[AIM OF THE EXERCISE]
Range to output from the entries below: the line containing "P_sw = 511.8 uW (+150%)" through the line containing "grt ovf = 0 (unchanged)". Set it down exactly, ends included, nothing else.

[Stored items from a collection]

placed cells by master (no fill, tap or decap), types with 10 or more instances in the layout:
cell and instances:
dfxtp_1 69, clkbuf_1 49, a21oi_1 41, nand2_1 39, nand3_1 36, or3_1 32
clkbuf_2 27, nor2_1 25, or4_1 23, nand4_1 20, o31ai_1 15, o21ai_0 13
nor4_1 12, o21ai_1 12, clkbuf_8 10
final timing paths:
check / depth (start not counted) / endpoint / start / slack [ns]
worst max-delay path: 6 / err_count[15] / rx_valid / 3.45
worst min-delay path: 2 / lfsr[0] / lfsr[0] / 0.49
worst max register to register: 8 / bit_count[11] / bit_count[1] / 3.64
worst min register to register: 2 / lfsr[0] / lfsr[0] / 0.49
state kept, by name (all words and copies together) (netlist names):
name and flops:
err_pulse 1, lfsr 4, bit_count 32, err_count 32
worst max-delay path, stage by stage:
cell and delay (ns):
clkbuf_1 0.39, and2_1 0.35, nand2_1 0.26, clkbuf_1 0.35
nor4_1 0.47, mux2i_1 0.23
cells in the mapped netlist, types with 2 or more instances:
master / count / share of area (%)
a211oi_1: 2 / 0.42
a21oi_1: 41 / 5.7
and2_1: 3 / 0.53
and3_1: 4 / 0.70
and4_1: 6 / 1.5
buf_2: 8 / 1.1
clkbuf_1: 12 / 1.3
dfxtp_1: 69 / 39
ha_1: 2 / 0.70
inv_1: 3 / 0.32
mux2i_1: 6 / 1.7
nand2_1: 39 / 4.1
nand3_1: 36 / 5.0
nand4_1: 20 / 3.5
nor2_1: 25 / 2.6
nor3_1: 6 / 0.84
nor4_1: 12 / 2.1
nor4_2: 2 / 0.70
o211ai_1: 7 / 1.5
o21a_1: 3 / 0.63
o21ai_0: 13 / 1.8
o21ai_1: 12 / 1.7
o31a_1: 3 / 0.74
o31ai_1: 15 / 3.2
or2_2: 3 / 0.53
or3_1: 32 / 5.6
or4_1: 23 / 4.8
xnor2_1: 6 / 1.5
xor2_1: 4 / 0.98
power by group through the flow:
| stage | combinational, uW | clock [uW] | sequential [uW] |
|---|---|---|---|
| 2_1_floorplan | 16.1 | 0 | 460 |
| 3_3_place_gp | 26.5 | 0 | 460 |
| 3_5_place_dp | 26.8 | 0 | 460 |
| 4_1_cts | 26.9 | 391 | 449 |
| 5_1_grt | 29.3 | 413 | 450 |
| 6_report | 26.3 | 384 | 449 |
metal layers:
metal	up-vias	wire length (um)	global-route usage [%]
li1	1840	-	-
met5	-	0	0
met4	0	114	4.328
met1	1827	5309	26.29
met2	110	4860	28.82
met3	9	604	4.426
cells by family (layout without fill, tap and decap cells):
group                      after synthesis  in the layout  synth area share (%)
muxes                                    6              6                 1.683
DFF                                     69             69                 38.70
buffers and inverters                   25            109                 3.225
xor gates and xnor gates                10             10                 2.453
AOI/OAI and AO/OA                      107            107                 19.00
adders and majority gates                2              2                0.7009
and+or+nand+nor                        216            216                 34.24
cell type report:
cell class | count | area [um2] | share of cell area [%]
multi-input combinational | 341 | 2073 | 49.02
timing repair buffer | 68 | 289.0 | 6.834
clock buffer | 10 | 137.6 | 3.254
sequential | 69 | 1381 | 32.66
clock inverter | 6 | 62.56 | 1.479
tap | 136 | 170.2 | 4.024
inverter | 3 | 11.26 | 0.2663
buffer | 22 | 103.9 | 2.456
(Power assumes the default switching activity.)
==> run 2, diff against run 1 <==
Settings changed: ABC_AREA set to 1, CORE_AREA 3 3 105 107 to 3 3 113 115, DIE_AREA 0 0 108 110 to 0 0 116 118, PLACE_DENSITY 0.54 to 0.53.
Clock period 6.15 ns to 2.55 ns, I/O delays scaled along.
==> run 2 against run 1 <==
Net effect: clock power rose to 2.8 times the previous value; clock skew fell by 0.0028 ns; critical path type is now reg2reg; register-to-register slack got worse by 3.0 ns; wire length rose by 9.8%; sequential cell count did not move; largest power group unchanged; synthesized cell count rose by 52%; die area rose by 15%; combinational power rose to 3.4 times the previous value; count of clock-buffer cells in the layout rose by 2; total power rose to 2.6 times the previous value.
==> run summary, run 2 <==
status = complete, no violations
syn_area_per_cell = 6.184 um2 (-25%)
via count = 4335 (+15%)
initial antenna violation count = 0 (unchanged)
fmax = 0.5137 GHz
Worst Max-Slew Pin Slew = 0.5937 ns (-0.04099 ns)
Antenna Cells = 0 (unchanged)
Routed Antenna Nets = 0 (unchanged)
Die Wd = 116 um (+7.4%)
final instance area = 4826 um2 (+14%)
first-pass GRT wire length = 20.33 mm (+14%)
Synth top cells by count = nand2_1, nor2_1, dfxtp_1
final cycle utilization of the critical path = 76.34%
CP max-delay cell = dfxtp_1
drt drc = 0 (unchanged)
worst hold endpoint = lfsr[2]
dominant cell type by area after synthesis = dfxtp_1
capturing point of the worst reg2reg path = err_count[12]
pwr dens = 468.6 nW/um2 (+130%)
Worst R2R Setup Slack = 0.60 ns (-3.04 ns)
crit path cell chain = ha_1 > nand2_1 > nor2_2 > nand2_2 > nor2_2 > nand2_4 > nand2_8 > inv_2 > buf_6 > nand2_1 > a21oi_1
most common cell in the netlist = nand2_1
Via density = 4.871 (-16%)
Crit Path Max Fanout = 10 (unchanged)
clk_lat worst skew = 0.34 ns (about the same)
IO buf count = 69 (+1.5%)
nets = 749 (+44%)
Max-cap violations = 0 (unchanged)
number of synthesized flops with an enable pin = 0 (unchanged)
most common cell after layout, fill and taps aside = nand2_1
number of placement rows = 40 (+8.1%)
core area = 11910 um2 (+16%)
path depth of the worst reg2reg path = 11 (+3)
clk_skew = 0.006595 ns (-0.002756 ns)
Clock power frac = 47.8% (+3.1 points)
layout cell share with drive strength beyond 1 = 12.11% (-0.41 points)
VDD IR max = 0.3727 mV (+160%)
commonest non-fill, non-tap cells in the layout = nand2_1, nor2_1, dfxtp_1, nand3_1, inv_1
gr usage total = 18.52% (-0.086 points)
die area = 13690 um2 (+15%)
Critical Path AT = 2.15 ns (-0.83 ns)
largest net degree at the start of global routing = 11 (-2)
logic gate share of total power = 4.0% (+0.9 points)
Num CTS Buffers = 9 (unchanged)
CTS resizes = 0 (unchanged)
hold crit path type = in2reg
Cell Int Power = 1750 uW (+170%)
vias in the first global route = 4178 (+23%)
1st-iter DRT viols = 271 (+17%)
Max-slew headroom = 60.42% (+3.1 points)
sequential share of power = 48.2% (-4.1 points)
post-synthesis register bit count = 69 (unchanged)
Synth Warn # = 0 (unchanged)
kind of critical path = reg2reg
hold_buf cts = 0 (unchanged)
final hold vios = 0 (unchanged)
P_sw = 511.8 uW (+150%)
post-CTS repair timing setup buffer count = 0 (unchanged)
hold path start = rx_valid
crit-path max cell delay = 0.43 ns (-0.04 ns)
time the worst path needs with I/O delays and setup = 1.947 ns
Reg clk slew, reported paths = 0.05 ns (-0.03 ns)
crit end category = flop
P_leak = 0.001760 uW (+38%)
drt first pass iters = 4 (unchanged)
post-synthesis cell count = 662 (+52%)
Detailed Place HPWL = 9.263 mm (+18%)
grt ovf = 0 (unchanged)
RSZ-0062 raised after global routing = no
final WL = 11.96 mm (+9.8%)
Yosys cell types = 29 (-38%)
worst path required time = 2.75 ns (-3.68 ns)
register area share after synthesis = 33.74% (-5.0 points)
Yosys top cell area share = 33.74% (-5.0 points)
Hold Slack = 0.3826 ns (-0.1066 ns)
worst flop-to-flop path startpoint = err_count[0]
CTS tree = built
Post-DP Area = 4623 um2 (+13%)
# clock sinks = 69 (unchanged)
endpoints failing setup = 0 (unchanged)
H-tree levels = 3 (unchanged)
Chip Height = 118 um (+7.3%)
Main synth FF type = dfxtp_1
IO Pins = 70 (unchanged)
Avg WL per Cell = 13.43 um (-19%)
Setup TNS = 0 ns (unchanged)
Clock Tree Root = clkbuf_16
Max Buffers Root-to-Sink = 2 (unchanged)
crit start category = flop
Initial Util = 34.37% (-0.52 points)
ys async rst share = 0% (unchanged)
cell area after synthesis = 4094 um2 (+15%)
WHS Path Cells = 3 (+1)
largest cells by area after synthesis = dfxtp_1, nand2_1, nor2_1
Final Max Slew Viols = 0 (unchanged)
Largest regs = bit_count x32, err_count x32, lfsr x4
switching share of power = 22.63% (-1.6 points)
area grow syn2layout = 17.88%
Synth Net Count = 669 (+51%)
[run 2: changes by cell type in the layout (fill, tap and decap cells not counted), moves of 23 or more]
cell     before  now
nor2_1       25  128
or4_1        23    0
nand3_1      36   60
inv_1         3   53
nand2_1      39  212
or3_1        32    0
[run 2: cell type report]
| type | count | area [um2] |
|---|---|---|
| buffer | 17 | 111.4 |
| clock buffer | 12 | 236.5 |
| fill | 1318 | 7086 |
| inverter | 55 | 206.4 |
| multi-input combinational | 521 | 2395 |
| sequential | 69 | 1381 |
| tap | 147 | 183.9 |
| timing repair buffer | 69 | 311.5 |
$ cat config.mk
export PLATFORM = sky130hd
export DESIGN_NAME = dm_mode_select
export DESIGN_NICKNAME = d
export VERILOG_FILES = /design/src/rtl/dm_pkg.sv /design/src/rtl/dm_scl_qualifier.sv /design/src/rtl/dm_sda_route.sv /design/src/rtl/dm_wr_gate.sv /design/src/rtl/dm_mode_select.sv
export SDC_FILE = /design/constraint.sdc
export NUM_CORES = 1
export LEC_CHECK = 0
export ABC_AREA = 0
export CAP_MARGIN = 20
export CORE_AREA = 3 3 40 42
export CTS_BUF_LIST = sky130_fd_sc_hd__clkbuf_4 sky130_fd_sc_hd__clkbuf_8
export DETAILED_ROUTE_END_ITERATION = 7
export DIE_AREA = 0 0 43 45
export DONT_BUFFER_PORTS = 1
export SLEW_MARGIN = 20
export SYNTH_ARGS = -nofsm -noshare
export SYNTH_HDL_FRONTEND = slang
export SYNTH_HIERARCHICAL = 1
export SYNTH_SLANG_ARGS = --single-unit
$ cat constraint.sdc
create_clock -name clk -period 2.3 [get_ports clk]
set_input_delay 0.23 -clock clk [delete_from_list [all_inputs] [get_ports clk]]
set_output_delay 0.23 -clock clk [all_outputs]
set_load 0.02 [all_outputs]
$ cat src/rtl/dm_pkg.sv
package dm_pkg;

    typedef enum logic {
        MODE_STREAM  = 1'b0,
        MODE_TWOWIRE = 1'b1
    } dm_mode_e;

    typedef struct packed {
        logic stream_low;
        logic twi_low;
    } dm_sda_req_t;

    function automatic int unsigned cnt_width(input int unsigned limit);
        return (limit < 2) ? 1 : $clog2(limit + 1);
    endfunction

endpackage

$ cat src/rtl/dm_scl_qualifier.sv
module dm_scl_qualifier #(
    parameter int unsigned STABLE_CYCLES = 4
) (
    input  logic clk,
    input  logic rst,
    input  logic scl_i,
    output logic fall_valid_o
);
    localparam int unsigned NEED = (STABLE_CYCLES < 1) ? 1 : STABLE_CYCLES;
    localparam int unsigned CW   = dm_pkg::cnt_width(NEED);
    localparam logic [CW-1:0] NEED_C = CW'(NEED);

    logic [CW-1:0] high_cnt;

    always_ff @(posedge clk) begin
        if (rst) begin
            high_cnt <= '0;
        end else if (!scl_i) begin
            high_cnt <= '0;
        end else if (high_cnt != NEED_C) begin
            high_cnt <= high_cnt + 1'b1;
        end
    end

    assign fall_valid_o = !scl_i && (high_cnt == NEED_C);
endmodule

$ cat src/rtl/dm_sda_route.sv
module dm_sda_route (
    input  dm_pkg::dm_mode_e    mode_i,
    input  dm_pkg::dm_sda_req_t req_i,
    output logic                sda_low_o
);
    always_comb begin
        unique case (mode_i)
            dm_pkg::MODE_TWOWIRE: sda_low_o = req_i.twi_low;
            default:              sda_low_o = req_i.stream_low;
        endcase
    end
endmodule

[ANSWER SPACE]
P_sw = 511.8 uW (+150%)
post-CTS repair timing setup buffer count = 0 (unchanged)
hold path start = rx_valid
crit-path max cell delay = 0.43 ns (-0.04 ns)
time the worst path needs with I/O delays and setup = 1.947 ns
Reg clk slew, reported paths = 0.05 ns (-0.03 ns)
crit end category = flop
P_leak = 0.001760 uW (+38%)
drt first pass iters = 4 (unchanged)
post-synthesis cell count = 662 (+52%)
Detailed Place HPWL = 9.263 mm (+18%)
grt ovf = 0 (unchanged)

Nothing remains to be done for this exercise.